Exercise
From the records below, copy each line in which the string "layout" occurs.

Data supplied
============

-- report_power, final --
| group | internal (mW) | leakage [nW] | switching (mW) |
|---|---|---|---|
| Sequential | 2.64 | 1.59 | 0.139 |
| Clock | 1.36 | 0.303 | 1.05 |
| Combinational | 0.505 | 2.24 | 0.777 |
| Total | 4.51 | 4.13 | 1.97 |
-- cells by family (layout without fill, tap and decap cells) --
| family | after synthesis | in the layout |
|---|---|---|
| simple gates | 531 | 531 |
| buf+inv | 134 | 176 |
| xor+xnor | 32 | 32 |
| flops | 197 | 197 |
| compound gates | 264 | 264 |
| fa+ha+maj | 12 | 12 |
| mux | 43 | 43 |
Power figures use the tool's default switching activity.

============

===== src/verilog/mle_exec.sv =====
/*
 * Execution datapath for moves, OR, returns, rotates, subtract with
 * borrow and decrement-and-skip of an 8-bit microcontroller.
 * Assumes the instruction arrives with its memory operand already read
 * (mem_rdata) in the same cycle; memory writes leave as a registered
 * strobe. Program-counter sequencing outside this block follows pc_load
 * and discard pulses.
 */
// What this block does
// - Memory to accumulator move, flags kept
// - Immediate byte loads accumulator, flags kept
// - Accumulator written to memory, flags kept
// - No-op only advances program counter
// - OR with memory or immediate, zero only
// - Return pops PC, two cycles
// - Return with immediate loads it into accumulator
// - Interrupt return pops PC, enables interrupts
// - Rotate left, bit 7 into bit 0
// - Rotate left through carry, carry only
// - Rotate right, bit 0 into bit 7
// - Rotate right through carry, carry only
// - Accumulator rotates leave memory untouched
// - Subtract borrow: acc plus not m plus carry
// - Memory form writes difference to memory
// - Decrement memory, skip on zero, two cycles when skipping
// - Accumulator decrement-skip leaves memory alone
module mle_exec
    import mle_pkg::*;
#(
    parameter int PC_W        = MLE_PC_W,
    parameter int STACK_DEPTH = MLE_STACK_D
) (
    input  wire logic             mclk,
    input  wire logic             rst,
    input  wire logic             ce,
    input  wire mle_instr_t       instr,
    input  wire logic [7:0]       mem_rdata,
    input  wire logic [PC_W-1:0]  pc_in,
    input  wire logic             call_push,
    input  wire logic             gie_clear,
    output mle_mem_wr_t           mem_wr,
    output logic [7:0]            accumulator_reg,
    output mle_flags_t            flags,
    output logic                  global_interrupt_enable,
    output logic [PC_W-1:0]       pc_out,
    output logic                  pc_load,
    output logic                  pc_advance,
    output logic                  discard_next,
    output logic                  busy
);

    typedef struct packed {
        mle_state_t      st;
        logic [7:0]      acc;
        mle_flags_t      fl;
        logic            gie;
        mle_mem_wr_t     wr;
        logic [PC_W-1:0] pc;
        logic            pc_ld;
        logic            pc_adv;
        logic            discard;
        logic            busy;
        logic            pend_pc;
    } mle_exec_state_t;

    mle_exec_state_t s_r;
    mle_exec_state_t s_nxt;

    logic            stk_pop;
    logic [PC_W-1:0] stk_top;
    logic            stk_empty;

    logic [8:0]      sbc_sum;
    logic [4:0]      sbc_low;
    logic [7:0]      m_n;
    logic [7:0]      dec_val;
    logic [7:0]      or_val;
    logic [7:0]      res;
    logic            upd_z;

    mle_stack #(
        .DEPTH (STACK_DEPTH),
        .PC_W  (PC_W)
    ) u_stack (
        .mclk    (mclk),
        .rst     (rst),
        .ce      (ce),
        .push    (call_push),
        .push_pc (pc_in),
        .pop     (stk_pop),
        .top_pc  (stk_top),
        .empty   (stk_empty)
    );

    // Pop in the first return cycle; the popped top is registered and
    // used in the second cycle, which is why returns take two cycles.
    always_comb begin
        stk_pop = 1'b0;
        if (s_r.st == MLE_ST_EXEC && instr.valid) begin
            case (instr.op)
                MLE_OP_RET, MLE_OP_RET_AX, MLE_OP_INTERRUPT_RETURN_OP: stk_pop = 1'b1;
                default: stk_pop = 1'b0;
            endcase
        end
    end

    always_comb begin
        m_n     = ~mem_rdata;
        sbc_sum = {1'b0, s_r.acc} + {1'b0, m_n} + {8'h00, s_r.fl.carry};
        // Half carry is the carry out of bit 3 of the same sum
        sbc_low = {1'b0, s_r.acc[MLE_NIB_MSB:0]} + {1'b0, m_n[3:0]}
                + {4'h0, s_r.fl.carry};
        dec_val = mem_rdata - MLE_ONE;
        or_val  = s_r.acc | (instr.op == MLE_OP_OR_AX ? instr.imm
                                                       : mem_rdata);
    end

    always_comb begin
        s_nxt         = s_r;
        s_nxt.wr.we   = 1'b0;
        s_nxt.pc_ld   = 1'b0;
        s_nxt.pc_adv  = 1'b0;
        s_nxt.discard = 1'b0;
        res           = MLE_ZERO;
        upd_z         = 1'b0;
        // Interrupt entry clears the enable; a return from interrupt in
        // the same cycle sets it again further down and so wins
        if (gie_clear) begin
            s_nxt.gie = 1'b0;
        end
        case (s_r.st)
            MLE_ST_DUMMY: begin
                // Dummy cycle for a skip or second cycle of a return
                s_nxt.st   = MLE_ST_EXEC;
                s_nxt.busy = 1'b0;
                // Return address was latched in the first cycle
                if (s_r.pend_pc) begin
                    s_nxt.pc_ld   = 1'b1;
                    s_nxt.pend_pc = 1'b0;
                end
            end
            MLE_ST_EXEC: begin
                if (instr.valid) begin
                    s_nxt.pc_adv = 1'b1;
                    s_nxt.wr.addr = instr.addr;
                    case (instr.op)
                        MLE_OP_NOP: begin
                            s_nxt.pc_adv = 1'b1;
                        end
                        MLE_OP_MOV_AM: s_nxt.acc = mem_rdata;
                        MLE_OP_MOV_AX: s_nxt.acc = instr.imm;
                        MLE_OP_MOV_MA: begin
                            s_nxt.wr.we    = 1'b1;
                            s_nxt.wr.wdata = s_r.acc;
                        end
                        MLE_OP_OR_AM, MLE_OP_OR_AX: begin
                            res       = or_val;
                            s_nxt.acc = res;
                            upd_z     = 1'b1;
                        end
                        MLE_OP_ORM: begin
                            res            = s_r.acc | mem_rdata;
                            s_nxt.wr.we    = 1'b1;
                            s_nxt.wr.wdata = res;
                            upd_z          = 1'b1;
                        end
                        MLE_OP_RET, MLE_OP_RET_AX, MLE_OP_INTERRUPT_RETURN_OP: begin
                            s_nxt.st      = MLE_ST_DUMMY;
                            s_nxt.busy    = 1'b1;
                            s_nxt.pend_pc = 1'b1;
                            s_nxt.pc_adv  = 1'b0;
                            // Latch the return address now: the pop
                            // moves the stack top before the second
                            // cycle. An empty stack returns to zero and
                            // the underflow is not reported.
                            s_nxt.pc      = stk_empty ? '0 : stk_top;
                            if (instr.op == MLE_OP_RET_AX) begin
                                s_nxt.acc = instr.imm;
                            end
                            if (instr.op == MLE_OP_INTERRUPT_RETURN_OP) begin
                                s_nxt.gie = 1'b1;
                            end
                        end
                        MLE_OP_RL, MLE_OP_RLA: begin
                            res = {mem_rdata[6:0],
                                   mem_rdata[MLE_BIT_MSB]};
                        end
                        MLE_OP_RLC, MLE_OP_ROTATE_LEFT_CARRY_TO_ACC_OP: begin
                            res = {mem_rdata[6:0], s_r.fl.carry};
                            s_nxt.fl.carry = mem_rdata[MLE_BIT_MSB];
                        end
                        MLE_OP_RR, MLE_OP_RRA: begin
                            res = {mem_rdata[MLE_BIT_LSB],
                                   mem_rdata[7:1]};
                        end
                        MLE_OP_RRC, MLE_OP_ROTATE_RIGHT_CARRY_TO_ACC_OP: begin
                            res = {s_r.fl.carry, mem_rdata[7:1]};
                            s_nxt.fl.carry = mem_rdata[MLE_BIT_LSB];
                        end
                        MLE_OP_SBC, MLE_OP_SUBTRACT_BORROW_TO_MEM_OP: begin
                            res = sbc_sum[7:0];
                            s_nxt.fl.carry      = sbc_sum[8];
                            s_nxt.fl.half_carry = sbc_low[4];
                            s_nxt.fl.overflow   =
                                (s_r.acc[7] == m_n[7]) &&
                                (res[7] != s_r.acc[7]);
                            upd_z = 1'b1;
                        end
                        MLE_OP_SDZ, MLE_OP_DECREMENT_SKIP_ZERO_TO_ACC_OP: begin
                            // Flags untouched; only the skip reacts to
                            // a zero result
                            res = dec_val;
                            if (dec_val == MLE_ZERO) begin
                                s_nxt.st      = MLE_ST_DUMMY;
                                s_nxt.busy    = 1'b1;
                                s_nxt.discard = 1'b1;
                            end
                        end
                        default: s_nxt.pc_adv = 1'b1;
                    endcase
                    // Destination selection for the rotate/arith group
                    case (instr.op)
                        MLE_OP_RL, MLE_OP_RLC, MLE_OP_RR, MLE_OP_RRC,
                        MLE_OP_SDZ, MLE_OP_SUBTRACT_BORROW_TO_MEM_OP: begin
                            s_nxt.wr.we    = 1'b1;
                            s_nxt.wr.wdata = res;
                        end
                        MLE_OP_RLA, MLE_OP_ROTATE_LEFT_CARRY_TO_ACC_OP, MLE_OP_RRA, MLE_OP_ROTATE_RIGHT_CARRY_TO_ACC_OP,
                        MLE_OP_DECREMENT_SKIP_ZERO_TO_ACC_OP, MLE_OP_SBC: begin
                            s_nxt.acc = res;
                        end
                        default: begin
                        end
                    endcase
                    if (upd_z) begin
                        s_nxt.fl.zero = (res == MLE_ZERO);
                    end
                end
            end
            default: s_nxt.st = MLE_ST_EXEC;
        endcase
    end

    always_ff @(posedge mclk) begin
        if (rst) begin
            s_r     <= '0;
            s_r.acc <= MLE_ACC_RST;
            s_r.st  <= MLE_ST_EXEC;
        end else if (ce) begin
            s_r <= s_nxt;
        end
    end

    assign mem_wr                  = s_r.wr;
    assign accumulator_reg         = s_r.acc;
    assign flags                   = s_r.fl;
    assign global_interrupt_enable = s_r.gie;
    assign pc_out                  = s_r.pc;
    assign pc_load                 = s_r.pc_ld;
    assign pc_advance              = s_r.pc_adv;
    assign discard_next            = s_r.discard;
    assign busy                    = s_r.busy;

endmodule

============

Result of the task
-- cells by family (layout without fill, tap and decap cells) --
| family | after synthesis | in the layout |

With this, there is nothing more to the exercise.